_Brief_.
Of the lines listed below, return exactly those that run from the line containing "assign bus_psel = bus_i.psel;" through the line containing "assign bus_i.vec_ready = bus_vec_ready;", both included.

☆ ☆ ☆ ☆ ☆ ☆ ☆

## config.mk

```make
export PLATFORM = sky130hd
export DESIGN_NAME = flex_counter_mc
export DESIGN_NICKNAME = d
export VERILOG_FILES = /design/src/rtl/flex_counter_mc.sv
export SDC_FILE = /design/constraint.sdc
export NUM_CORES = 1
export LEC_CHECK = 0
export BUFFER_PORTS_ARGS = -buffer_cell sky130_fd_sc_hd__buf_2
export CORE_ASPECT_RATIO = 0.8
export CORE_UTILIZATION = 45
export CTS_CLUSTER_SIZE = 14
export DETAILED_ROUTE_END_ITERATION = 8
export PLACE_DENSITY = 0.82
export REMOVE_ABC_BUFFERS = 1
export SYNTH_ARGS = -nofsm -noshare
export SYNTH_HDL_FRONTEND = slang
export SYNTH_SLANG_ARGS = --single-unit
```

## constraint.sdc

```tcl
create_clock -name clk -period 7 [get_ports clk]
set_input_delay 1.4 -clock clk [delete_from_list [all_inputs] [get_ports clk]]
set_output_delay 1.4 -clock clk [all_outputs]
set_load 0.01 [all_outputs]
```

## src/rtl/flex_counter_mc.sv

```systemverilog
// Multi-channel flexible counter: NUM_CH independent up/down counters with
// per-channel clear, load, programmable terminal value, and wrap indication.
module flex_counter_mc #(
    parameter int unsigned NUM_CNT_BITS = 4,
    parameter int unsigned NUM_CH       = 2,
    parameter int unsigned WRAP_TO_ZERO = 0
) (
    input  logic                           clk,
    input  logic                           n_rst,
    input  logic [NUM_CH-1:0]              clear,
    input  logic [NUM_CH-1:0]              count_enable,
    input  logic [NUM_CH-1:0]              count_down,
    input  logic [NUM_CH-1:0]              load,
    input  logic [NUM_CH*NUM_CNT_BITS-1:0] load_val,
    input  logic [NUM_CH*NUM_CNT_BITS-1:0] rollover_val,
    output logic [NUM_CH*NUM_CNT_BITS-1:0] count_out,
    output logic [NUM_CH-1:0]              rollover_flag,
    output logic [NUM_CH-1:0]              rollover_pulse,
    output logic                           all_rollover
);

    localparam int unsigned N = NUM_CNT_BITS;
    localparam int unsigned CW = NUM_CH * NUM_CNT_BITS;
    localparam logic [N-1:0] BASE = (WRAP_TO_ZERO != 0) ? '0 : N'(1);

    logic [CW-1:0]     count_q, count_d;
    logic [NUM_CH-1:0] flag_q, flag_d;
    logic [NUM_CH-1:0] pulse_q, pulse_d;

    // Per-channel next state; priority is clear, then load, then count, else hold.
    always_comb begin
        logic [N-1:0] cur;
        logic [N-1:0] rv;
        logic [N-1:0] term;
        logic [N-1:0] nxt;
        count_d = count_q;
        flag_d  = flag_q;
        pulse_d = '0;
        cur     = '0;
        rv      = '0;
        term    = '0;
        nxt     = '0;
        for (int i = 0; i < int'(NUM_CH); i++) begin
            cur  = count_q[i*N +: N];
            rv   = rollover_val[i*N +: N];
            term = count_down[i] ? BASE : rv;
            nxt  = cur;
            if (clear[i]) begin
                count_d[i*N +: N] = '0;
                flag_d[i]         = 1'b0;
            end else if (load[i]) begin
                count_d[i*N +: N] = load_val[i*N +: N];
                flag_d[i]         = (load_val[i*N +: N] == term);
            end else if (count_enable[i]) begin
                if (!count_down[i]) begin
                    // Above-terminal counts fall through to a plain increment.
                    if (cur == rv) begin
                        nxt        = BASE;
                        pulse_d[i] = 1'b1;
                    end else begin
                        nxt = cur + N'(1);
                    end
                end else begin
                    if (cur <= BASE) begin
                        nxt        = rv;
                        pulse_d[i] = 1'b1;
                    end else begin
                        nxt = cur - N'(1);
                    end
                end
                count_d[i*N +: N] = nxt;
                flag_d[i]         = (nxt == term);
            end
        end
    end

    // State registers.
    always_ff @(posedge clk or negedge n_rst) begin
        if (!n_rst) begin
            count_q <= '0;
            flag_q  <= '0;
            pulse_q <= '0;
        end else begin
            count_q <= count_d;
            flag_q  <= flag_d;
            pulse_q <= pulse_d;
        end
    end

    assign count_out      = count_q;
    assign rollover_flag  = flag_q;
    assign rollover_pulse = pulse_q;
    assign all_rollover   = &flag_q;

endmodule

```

☆ ☆ ☆ ☆ ☆ ☆ ☆

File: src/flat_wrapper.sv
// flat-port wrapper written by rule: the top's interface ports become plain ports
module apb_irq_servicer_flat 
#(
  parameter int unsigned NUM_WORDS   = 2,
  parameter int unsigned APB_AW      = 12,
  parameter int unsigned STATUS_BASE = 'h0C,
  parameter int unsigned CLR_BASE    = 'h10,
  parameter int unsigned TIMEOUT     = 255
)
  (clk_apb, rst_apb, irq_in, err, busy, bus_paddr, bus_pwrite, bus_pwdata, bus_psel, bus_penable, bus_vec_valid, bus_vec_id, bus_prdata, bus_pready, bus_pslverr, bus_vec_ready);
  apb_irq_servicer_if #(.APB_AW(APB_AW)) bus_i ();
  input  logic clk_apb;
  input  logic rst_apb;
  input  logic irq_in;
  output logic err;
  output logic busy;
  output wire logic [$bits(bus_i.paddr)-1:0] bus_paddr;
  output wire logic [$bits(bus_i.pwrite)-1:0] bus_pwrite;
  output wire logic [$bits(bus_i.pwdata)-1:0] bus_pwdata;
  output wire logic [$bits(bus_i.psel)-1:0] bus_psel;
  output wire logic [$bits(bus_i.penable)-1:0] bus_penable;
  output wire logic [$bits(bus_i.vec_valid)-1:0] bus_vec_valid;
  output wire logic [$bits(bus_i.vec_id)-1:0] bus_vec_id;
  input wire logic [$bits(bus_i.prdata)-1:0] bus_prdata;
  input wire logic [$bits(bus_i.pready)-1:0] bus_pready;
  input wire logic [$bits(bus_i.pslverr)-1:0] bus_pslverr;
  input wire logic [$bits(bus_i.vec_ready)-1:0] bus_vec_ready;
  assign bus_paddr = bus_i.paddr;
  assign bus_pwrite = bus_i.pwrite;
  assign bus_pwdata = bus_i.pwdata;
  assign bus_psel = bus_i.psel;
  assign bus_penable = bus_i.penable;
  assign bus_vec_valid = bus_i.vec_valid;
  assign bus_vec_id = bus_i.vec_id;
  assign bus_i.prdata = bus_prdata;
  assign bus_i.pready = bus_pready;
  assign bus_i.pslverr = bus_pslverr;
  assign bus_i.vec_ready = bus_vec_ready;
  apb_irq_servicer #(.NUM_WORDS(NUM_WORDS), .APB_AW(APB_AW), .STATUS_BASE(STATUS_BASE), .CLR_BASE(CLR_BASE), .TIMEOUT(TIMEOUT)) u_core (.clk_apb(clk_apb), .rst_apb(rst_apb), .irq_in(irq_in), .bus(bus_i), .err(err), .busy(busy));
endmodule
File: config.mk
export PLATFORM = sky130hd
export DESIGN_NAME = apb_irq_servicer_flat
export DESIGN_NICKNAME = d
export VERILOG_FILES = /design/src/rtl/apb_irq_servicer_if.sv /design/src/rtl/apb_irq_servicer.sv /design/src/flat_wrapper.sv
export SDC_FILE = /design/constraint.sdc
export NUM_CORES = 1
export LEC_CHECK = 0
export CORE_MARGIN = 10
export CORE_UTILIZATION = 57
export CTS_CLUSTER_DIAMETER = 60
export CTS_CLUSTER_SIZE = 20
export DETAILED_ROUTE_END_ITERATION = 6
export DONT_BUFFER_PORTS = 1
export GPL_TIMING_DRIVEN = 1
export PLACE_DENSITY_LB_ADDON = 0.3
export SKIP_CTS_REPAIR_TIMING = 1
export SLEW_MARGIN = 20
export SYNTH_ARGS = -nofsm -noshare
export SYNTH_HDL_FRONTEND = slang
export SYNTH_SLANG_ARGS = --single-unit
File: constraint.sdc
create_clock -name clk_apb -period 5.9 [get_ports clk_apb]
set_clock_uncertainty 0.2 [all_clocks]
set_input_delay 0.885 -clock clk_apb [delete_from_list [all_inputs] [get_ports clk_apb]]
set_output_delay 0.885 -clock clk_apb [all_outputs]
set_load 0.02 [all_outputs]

☆ ☆ ☆ ☆ ☆ ☆ ☆

_Result below_.
  assign bus_psel = bus_i.psel;
  assign bus_penable = bus_i.penable;
  assign bus_vec_valid = bus_i.vec_valid;
  assign bus_vec_id = bus_i.vec_id;
  assign bus_i.prdata = bus_prdata;
  assign bus_i.pready = bus_pready;
  assign bus_i.pslverr = bus_pslverr;
  assign bus_i.vec_ready = bus_vec_ready;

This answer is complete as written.